It would seem that DPinger is trying to re-route everything via a VPN gateway, which isn't marked as an upstream gateway - i.e. dpinger doesn't seem to be aware of the new "gateway priority" feature ... either that, or it's simply not giving a hoot.

I'll log both defects in GitHub.

Cheers!
#28
Well, I know for sure the behavior is as described vs. what I would have expected. If you think it's a bug, I'll file a report.

I was just giving the benefit of the doubt that the problem was me and a bad setting somewhere...

Thoughts?
#29
Here's another tidbit I've just discovered with this new setup: the 2nd circuit is unroutable except for IPs for which it's specifically set up for - either by DHCP or manually by me.

However, when failover occurs (which it does seem to when the 1st circuit goes completely offline), everything is fine and routing works perfectly. Then it fails back cleanly.
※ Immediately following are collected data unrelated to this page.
==> src/logic/vpf_pkg.sv <==
// vector packet formatter: shared constants, types and codes
// assumes a decoder on CLOCK that presents one decoded vector word per pulse
//
// Summary of operation
// word index in byte 3, top bit zero
// error flag from errors, check fail, invalid
// phase a..d coded zero to three
// numeric packets carry four leading check bits
// numeric length is word count minus one
// long numeric start points at second word
// numeric start word is seven bits, 3..87
// unused bits carry no value, host ignores
// other types: type, seven-bit length, start
// secure 000, alphanumeric 101, hex 110
// other types length 1..85 words
// other types start word 3..87
// long address: first message after vector
// numeric 011, special 100, numbered 111
// one whole packet per vector, sent first
package vpf_pkg;

	// ==========================================================
	// register map
	localparam logic [7:0] VPF_ADDR_CTRL     = 8'h00;
	localparam logic [7:0] VPF_ADDR_IRQ_STAT = 8'h04;
	localparam logic [7:0] VPF_ADDR_IRQ_MASK = 8'h08;
	localparam logic [7:0] VPF_ADDR_LAST_PKT = 8'h0C;
	localparam logic [7:0] VPF_ADDR_PKT_CNT  = 8'h10;
	localparam logic [7:0] VPF_ADDR_STATE    = 8'h14;

	// control bits
	localparam int         VPF_CTRL_ENABLE   = 0;
	localparam int         VPF_CTRL_DROP_ERR = 1;
	localparam logic [1:0] VPF_CTRL_RESET    = 2'h1;

	// interrupt status / mask bits
	localparam int         VPF_IRQ_W        = 4;
	localparam int         VPF_IRQ_SENT     = 0;
	localparam int         VPF_IRQ_OVERRUN  = 1;
	localparam int         VPF_IRQ_ERRVEC   = 2;
	localparam int         VPF_IRQ_ABORT    = 3;
	localparam logic [3:0] VPF_IRQ_RESET    = 4'h0;

	// ==========================================================
	// packet geometry and value ranges
	localparam int         VPF_PKT_BITS     = 32;
	localparam logic [5:0] VPF_PKT_BITS_CNT = 6'h20;
	localparam logic [6:0] VPF_WI_MIN       = 7'h02;
	localparam logic [6:0] VPF_WI_MAX       = 7'h57;
	localparam logic [6:0] VPF_START_MIN    = 7'h03;
	localparam logic [6:0] VPF_START_MAX    = 7'h57;
	localparam logic [6:0] VPF_LEN_MIN      = 7'h01;
	localparam logic [6:0] VPF_LEN_MAX      = 7'h55;
	localparam logic [6:0] VPF_NUM_LEN_MAX  = 7'h08;

	// vector type codes
	localparam logic [2:0] VPF_V_SECURE     = 3'h0;
	localparam logic [2:0] VPF_V_NUM_STD    = 3'h3;
	localparam logic [2:0] VPF_V_NUM_SPEC   = 3'h4;
	localparam logic [2:0] VPF_V_ALPHA      = 3'h5;
	localparam logic [2:0] VPF_V_HEX        = 3'h6;
	localparam logic [2:0] VPF_V_NUM_NUMB   = 3'h7;

	// ==========================================================
	// types
	typedef enum logic [2:0] {
		VPF_K_SECURE,
		VPF_K_ALPHA,
		VPF_K_HEX,
		VPF_K_NUM_STD,
		VPF_K_NUM_SPEC,
		VPF_K_NUM_NUMB
	} vpf_kind_e;

	typedef enum logic [1:0] {
		VPF_PH_A,
		VPF_PH_B,
		VPF_PH_C,
		VPF_PH_D
	} vpf_phase_e;

	// one decoded vector word from the decoder
	typedef struct packed {
		logic [6:0] word_index;
		vpf_phase_e phase;
		vpf_kind_e  kind;
		logic       long_addr;
		logic       multi_err;
		logic       check_fail;
		logic       value_bad;
		logic [3:0] check_bits;
		logic [6:0] word_count;
		logic [6:0] start_word;
	} vpf_vec_s;

	// register bus request
	typedef struct packed {
		logic       wr;
		logic       rd;
		logic [7:0] addr;
		logic [31:0] wdata;
	} vpf_bus_s;

endpackage
$ cat config.mk
export PLATFORM = sky130hd
export DESIGN_NAME = psx_pulse_scale
export DESIGN_NICKNAME = d
export VERILOG_FILES = /design/src/verilog/psx_pulse_scale.v
export VERILOG_INCLUDE_DIRS = /design/src /design/src/verilog
export SDC_FILE = /design/constraint.sdc
export NUM_CORES = 1
export LEC_CHECK = 0
export BUFFER_PORTS_ARGS = -buffer_cell sky130_fd_sc_hd__buf_2
export CORE_MARGIN = 4
export CORE_UTILIZATION = 35
export DETAILED_ROUTE_END_ITERATION = 10
export PLACE_DENSITY = 0.6
export SLEW_MARGIN = 20
export SYNTH_ARGS = -nofsm -noshare
export SYNTH_HDL_FRONTEND = slang
export SYNTH_SLANG_ARGS = --single-unit
export TNS_END_PERCENT = 100
$ cat constraint.sdc
create_clock -name clk -period 32.6 [get_ports clk]
set_clock_uncertainty 0.2 [all_clocks]
set_input_delay 4.89 -clock clk [delete_from_list [all_inputs] [get_ports clk]]
set_output_delay 4.89 -clock clk [all_outputs]
set_load 0.02 [all_outputs]
**config.mk**
```make
export PLATFORM = sky130hd
export DESIGN_NAME = power_event_cause_recorder
export DESIGN_NICKNAME = d
export VERILOG_FILES = /design/src/rtl/power_event_cause_recorder.v /design/src/rtl/cause_latch.v
export VERILOG_INCLUDE_DIRS = /design/src /design/src/common
export SDC_FILE = /design/constraint.sdc
export NUM_CORES = 1
export LEC_CHECK = 0
export BUFFER_PORTS_ARGS = -buffer_cell sky130_fd_sc_hd__buf_2
export CAP_MARGIN = 0
export CORE_UTILIZATION = 30
export CTS_BUF_LIST = sky130_fd_sc_hd__clkbuf_16
export DETAILED_ROUTE_END_ITERATION = 12
export PLACE_DENSITY = 0.5
export REMOVE_ABC_BUFFERS = 1
export SYNTH_ARGS = -nofsm -noshare
export SYNTH_HDL_FRONTEND = slang
export SYNTH_SLANG_ARGS = --single-unit
export TNS_END_PERCENT = 1
```
**constraint.sdc**
```tcl
create_clock -name mclk -period 6.07 [get_ports mclk]
set_input_delay 0.607 -clock mclk [delete_from_list [all_inputs] [get_ports mclk]]
set_output_delay 0.607 -clock mclk [all_outputs]
set_load 0.1 [all_outputs]
```
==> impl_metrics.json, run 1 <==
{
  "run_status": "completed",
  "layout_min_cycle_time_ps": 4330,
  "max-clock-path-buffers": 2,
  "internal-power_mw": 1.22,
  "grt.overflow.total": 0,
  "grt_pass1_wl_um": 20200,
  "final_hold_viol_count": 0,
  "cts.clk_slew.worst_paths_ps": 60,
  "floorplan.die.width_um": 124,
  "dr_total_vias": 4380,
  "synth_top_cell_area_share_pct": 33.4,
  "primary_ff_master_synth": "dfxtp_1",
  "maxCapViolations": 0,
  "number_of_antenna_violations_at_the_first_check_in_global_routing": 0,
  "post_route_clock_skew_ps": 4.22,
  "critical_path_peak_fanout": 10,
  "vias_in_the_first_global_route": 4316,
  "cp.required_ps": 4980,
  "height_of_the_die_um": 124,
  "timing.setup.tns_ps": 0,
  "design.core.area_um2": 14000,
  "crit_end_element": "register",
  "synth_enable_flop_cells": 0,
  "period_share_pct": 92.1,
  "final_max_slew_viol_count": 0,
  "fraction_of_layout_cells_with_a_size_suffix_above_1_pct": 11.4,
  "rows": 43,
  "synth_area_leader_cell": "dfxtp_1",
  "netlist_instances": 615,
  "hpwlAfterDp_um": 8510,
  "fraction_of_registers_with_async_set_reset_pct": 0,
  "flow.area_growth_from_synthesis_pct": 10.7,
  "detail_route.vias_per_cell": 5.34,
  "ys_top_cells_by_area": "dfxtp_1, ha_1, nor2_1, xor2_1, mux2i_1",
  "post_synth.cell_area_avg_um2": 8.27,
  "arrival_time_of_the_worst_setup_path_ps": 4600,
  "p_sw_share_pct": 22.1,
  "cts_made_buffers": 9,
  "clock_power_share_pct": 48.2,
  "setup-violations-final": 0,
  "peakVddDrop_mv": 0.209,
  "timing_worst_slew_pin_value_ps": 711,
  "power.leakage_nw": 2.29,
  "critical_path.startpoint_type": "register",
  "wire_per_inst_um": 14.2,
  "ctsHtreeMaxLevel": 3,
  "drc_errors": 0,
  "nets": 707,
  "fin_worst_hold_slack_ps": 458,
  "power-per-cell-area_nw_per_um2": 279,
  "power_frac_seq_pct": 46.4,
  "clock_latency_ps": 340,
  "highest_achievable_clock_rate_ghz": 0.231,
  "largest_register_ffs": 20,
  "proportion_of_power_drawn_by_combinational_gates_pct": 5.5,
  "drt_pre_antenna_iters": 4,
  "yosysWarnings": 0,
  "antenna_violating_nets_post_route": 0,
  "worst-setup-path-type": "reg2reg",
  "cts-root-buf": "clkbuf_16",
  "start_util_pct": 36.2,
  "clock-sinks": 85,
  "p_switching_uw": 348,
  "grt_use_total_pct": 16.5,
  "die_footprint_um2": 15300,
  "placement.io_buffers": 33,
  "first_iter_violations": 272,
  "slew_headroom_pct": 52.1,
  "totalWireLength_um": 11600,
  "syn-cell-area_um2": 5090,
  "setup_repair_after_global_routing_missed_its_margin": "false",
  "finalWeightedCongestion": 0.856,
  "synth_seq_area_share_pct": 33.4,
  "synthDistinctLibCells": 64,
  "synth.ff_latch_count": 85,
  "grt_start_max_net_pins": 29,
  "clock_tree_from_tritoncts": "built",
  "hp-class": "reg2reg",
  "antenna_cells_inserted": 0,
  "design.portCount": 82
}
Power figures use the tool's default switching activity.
--- src/uhp_cfg.svh ---
`ifndef UHP_CFG_SVH
`define UHP_CFG_SVH
// Register indices (chosen map)
`define UHP_ADDR_CONNECT   4'h0
`define UHP_ADDR_SPEED     4'h1
`define UHP_ADDR_FORCE     4'h2
`define UHP_ADDR_DEVADDR   4'h3
`define UHP_ADDR_STATUS    4'h4
`define UHP_ADDR_LSDETECT  4'h5
`define UHP_REG_RESET      8'h00
// Timing
`define UHP_CLK_MHZ        100
`define UHP_CONNECT_NS     2500
`define UHP_DISC_MIN_NS    2000
`define UHP_CONNECT_CYC    (`UHP_CONNECT_NS * `UHP_CLK_MHZ / 1000 + 1)
`define UHP_DISC_CYC       ((`UHP_DISC_MIN_NS * `UHP_CLK_MHZ + 999) / 1000)
`define UHP_DISC_MAX_CYC   (`UHP_CONNECT_NS * `UHP_CLK_MHZ / 1000)
`define UHP_CNT_W          9
`define UHP_PORTS          4
`define UHP_DEFAULT_ADDR   7'h00
`endif

--- src/uhp_pkg.sv ---
package uhp_pkg;
   typedef enum logic [1:0] {
      LS_SE0,
      LS_J_FS,
      LS_K_LS,
      LS_SE1
   } uhp_line_t;
endpackage : uhp_pkg

--- src/uhp_filt_if.sv ---
`timescale 1ns/100ps
interface uhp_filt_if;
   logic [3:0] conn;
   logic [3:0] low;
   logic [3:0] chg;
   modport filt (output conn, output low, output chg);
   modport top  (input  conn, input  low, input  chg);
endinterface : uhp_filt_if
==> src/eac_mon_if.sv <==
// signals between the access sequencer and the ack monitor
// assumes both ends run on the system bus clock
`timescale 1ns/1ps
`default_nettype none
interface eac_mon_if;
   logic clear;
   logic run;
   logic ack_in;
   logic ack_rise;
   logic timeout;
   modport ctl(output clear, output run, output ack_in, input ack_rise, input timeout);
   modport mon(input clear, input run, input ack_in, output ack_rise, output timeout);
endinterface
`default_nettype wire

==> src/eac_ack_mon.sv <==
// ack edge detector and bus time-out counter
// assumes ack is already synchronous to clk_i
`timescale 1ns/1ps
`default_nettype none
module eac_ack_mon (
   input wire logic clk_i,
   input wire logic rst_i,
   eac_mon_if.mon mon
);
   import eac_pkg::*;
   logic prev_ack_ff;
   logic nxt_prev_ack;
   logic [TO_W-1:0] to_cnt_ff;
   logic [TO_W-1:0] nxt_to_cnt;

   // ----------------------------------------------------------------
   // edge and time-out
   // ----------------------------------------------------------------
   // previous level tracked every cycle, so an edge in the gap is not seen later as a new one
   assign mon.ack_rise = mon.ack_in & ~prev_ack_ff;
   assign mon.timeout = mon.run && (to_cnt_ff == TO_LAST);

   always_comb begin
      nxt_prev_ack = mon.ack_in;
      nxt_to_cnt = to_cnt_ff;
      if (mon.clear) begin
         nxt_to_cnt = '0;
      end else if (mon.run && !mon.timeout) begin
         nxt_to_cnt = to_cnt_ff + 11'h001;
      end
   end

   always_ff @(posedge clk_i) begin
      if (rst_i) begin
         prev_ack_ff <= 1'b1;
         to_cnt_ff <= '0;
      end else begin
         prev_ack_ff <= nxt_prev_ack;
         to_cnt_ff <= nxt_to_cnt;
      end
   end
endmodule
`default_nettype wire

==> src/eac_ack_ctrl.sv <==
// acknowledge-driven access sequencer for one external bus cycle at a time
// assumes req_i is a one-cycle request and config holds stable while busy_o is high
`timescale 1ns/1ps
`default_nettype none
module eac_ack_ctrl (
   input wire logic clk_i,
   input wire logic rst_i,
   input wire logic req_i,
   input wire logic [2:0] cs_index_i,
   input wire logic sync_mode_i,
   input wire logic [5:0] wait_state_count_i,
   input wire logic [3:0] chip_select_assert_delay_i,
   input wire logic [3:0] chip_select_negate_delay_i,
   input wire logic ack_wait_enable_i,
   input wire logic ack_edge_mode_enable_i,
   input wire logic [1:0] ack_insensitivity_time_i,
   input wire logic transfer_ack_input_i,
   output logic busy_o,
   output logic cs_active_o,
   output logic stalled_o,
   output logic done_o,
   output logic bus_error_o
);
   import eac_pkg::*;

   eac_state_type state_ff, nxt_state;
   eac_mode_type mode_ff, nxt_mode;
   logic [5:0] cnt_ff, nxt_cnt;
   logic [5:0] wait_ff, nxt_wait;
   logic [5:0] ins_ff, nxt_ins;
   logic [5:0] gap_ff, nxt_gap;
   logic [2:0] cs_ff, nxt_cs;
   logic busy_ff, nxt_busy;
   logic cs_act_ff, nxt_cs_act;
   logic stall_ff, nxt_stall;
   logic done_ff, nxt_done;
   logic err_ff, nxt_err;
   logic ack;

   eac_mon_if mon_if();

   eac_ack_mon u_mon (
      .clk_i(clk_i),
      .rst_i(rst_i),
      .mon(mon_if.mon)
   );

   // ----------------------------------------------------------------
   // decode helpers
   // ----------------------------------------------------------------
   // state that follows the assert delay
   function automatic eac_state_type after_assert(input eac_mode_type m);
      after_assert = (m == MODE_LEVEL) ? ST_INSENS : ST_ACCESS;
   endfunction

   function automatic logic ack_used(input eac_mode_type m);
      ack_used = (m != MODE_PLAIN);
   endfunction

   assign ack = transfer_ack_input_i;
   assign mon_if.ack_in = ack;
   assign mon_if.clear = (state_ff == ST_IDLE);
   // time-out covers the whole cycle up to termination, not the negate gap
   assign mon_if.run = ack_used(mode_ff) && (state_ff != ST_IDLE)
      && (state_ff != ST_NEGATE);

   // ----------------------------------------------------------------
   // sequencer
   // ----------------------------------------------------------------
   always_comb begin
      nxt_state = state_ff;
      nxt_mode = mode_ff;
      nxt_cnt = cnt_ff;
      nxt_wait = wait_ff;
      nxt_ins = ins_ff;
      nxt_gap = gap_ff;
      nxt_cs = cs_ff;
      nxt_done = 1'b0;
      nxt_err = 1'b0;
      unique case (state_ff)
         ST_IDLE: begin
            if (req_i) begin
               nxt_cs = cs_index_i;
               // sync accesses never look at ack
               if (sync_mode_i) begin
                  nxt_mode = MODE_PLAIN;
               end else if (ack_edge_mode_enable_i && cs_index_i == EDGE_CS) begin
                  nxt_mode = MODE_EDGE;
               end else if (ack_wait_enable_i && !ack_edge_mode_enable_i
                     && cs_index_i != SHARED_CS) begin
                  nxt_mode = MODE_LEVEL;
               end else begin
                  nxt_mode = MODE_PLAIN;
               end
               nxt_wait = (wait_state_count_i == 6'h00) ? ONE_CYC : wait_state_count_i;
               nxt_ins = {4'h0, ack_insensitivity_time_i} + INSENS_BASE;
               nxt_gap = {2'h0, chip_select_negate_delay_i};
               // edge mode always keeps at least one idle gap for the next edge
               if (nxt_mode == MODE_EDGE && nxt_gap == 6'h00) begin
                  nxt_gap = ONE_CYC;
               end
               if (chip_select_assert_delay_i != 4'h0) begin
                  nxt_state = ST_ASSERT;
                  nxt_cnt = {2'h0, chip_select_assert_delay_i};
               end else begin
                  nxt_state = after_assert(nxt_mode);
                  nxt_cnt = (nxt_mode == MODE_LEVEL) ? nxt_ins : nxt_wait;
               end
            end
         end
         ST_ASSERT: begin
            if (cnt_ff <= ONE_CYC) begin
               nxt_state = after_assert(mode_ff);
               nxt_cnt = (mode_ff == MODE_LEVEL) ? ins_ff : wait_ff;
            end else begin
               nxt_cnt = cnt_ff - ONE_CYC;
            end
         end
         ST_INSENS: begin
            // ack is not looked at while the window runs
            if (cnt_ff <= ONE_CYC) begin
               nxt_state = ST_ACCESS;
               nxt_cnt = wait_ff;
            end else begin
               nxt_cnt = cnt_ff - ONE_CYC;
            end
         end
         ST_ACCESS: begin
            if (mode_ff == MODE_EDGE) begin
               if (mon_if.ack_rise) begin
                  nxt_done = 1'b1;
                  nxt_state = ST_NEGATE;
                  nxt_cnt = gap_ff;
               end
            end else if (mode_ff == MODE_LEVEL && !ack) begin
               nxt_cnt = cnt_ff;
            end else if (cnt_ff <= ONE_CYC) begin
               nxt_done = 1'b1;
               nxt_state = (gap_ff == 6'h00) ? ST_IDLE : ST_NEGATE;
               nxt_cnt = gap_ff;
            end else begin
               nxt_cnt = cnt_ff - ONE_CYC;
            end
         end
         ST_NEGATE: begin
            if (cnt_ff <= ONE_CYC) begin
               nxt_state = ST_IDLE;
            end else begin
               nxt_cnt = cnt_ff - ONE_CYC;
            end
         end
      endcase
      // time-out wins over a late ack and aborts at once
      if (mon_if.timeout) begin
         nxt_done = 1'b0;
         nxt_err = 1'b1;
         nxt_state = ST_IDLE;
         nxt_cnt = 6'h00;
      end
      nxt_busy = (nxt_state != ST_IDLE);
      nxt_cs_act = (nxt_state == ST_INSENS) || (nxt_state == ST_ACCESS);
      // next mode, so a stale level mode cannot flag a stall on a new plain access
      nxt_stall = (nxt_state == ST_ACCESS) && (nxt_mode == MODE_LEVEL) && !ack
         && !mon_if.timeout;
   end

   always_ff @(posedge clk_i) begin
      if (rst_i) begin
         state_ff <= ST_IDLE;
         mode_ff <= MODE_PLAIN;
         cnt_ff <= 6'h00;
         wait_ff <= ONE_CYC;
         ins_ff <= INSENS_BASE;
         gap_ff <= 6'h00;
         cs_ff <= 3'h0;
         busy_ff <= 1'b0;
         cs_act_ff <= 1'b0;
         stall_ff <= 1'b0;
         done_ff <= 1'b0;
         err_ff <= 1'b0;
      end else begin
         state_ff <= nxt_state;
         mode_ff <= nxt_mode;
         cnt_ff <= nxt_cnt;
         wait_ff <= nxt_wait;
         ins_ff <= nxt_ins;
         gap_ff <= nxt_gap;
         cs_ff <= nxt_cs;
         busy_ff <= nxt_busy;
         cs_act_ff <= nxt_cs_act;
         stall_ff <= nxt_stall;
         done_ff <= nxt_done;
         err_ff <= nxt_err;
      end
   end

   assign busy_o = busy_ff;
   assign cs_active_o = cs_act_ff;
   assign stalled_o = stall_ff;
   assign done_o = done_ff;
   assign bus_error_o = err_ff;

   // ----------------------------------------------------------------
   // checks
   // ----------------------------------------------------------------
   // helper: length of the insensitivity window just spent
   logic [5:0] ins_len_ff;
   logic [5:0] nxt_ins_len;
   always_comb begin
      nxt_ins_len = 6'h00;
      if (state_ff == ST_INSENS) begin
         nxt_ins_len = ins_len_ff + ONE_CYC;
      end
   end
   always_ff @(posedge clk_i) begin
      if (rst_i) begin
         ins_len_ff <= 6'h00;
      end else begin
         ins_len_ff <= nxt_ins_len;
      end
   end
endmodule
`default_nettype wire
### config.mk
export PLATFORM = sky130hd
export DESIGN_NAME = bolc_top
export DESIGN_NICKNAME = d
export VERILOG_FILES = /design/src/rtl/bolc_pkg.sv /design/src/rtl/bolc_sync.sv /design/src/rtl/bolc_clr_delay.sv /design/src/rtl/bolc_top.sv
export SDC_FILE = /design/constraint.sdc
export NUM_CORES = 1
export LEC_CHECK = 0
export ABC_AREA = 1
export BUFFER_PORTS_ARGS = -buffer_cell sky130_fd_sc_hd__buf_2
export CORE_MARGIN = 4
export CORE_UTILIZATION = 55
export CTS_CLUSTER_DIAMETER = 150
export DETAILED_ROUTE_END_ITERATION = 16
export GPL_TIMING_DRIVEN = 0
export PLACE_DENSITY = 0.79
export SKIP_CTS_REPAIR_TIMING = 1
export SLEW_MARGIN = 10
export SYNTH_ARGS = -nofsm -noshare
export SYNTH_HDL_FRONTEND = slang
export SYNTH_SLANG_ARGS = --single-unit
### constraint.sdc
create_clock -name pclk -period 11.3 [get_ports pclk]
set_input_delay 2.26 -clock pclk [delete_from_list [all_inputs] [get_ports pclk]]
set_output_delay 2.26 -clock pclk [all_outputs]
set_load 0.005 [all_outputs]
### src/rtl/bolc_pkg.sv
package bolc_pkg;
	localparam logic [7:0] OFS_CTRL = 8'h00;
	localparam logic [7:0] OFS_ADDR = 8'h04;
	localparam logic [7:0] OFS_THR = 8'h08;
	localparam logic [7:0] OFS_RHR = 8'h0c;
	localparam logic [7:0] OFS_CAUSE = 8'h10;
	localparam logic [7:0] OFS_STAT = 8'h14;
	localparam logic [7:0] FLAG_CHAR = 8'h7e;
	localparam logic [7:0] ABORT_CHAR = 8'hff;
	localparam logic [7:0] IDLE_CHAR = 8'hff;
	localparam logic [7:0] GLOBAL_ADDR = 8'hff;
	localparam logic [7:0] CAUSE_LATE_MASK = 8'hf8;
	localparam logic [7:0] CAUSE_IRQ_MASK = 8'hf9;
	localparam logic [2:0] STAT_LATE_MASK = 3'h7;
	localparam int CB_CMD = 0;
	localparam int CB_MODEM = 3;
	localparam int CB_UNDER = 4;
	localparam int CB_TXDONE = 5;
	localparam int CB_REOM_ERR = 6;
	localparam int CB_REOM_OK = 7;
	localparam int SB_OVR = 1;
	localparam int SB_ABT = 2;
	localparam logic [2:0] RESET_EDGES = 3'h5;
	localparam logic [2:0] STUFF_ONES = 3'h5;
	localparam logic [2:0] RUN_ONES = 3'h7;
	localparam logic [2:0] LAST_BIT = 3'h7;
	localparam logic [5:0] FLAG_TAIL = 6'h07;
	localparam logic [5:0] GA_CNT = 6'h06;
	localparam logic [5:0] CNT_MAX = 6'h3f;
	localparam logic [1:0] B2B_LOCK = 2'h2;
	localparam logic [3:0] FULL_CHAR = 4'h8;
	localparam logic [2:0] HDR_BASE = 3'h2;
	localparam int MIN_W = 6;
	localparam logic [23:0] MIN_CFG0 = {6'h13, 6'h15, 6'h17, 6'h19};
	localparam logic [23:0] MIN_CFG1 = {6'h16, 6'h17, 6'h18, 6'h19};
	localparam logic [5:0] MIN_CFG2 = 6'h19;

	typedef enum logic [1:0] {
		CMD_DATA = 2'b00,
		CMD_ABORT = 2'b01,
		CMD_FLAG = 2'b10,
		CMD_FCS = 2'b11
	} bolc_cmd_e;

	typedef enum logic [1:0] {
		TX_IDLE = 2'b00,
		TX_FLAG = 2'b01,
		TX_DATA = 2'b10,
		TX_ABORT = 2'b11
	} bolc_txst_e;

	typedef struct packed {
		logic hdlc;
		logic loop;
		logic auto_flag;
		logic addr_cmp;
		logic [1:0] frame_cfg;
		logic [1:0] char_len;
		bolc_cmd_e cmd;
		logic act_rec;
		logic transmit_activate_control;
	} bolc_ctrl_s;

	function automatic logic [5:0] min_frame_bits(input logic [1:0] cfg, input logic [1:0] len);
		logic [5:0] m;
		m = MIN_CFG2;
		if (cfg == 2'h0) begin
			m = MIN_CFG0[MIN_W*len +: MIN_W];
		end else if (cfg == 2'h1) begin
			m = MIN_CFG1[MIN_W*len +: MIN_W];
		end
		return m;
	endfunction : min_frame_bits

	function automatic logic [3:0] char_width(input logic [1:0] cfg, input logic [1:0] len,
		input logic [2:0] idx);
		return (idx < HDR_BASE + {1'b0, cfg}) ? FULL_CHAR : FULL_CHAR - {2'h0, len};
	endfunction : char_width
endpackage : bolc_pkg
However, while the primary circuit is up, traffic going out the 2nd circuit (i.e. for tests and diagnostics) simply dies (i.e. is never seen again) except when going to the addresses I mentioned. I'm not sure if there's a setting that I'm missing, but this used to work just fine when I was using a routing group to handle the failover.

Let me know if I should start this as its own thread, as this diverges a bit from the topic of discussion.

Cheers!
#30
It seems that the default firewall setting has a rather short limit on log size. I'm going to increase it for the future. Also: the log size field processing has a bug - I tried to set the size to 3GB (in bytes = 3,221,225,472), but when I reset the log files, the first log file was already over 100GB when I forcibly rebooted to avoid choking the disk...

I set it to 2GB-1 (2,147,483,647) and that seemed to work just fine.

Annoyingly, I had configured a remote syslog server to capture all these logs but for some reason it stopped listening and wasn't receiving so even that history was boned.

I'll submit logs the next outage I have.

Cheers.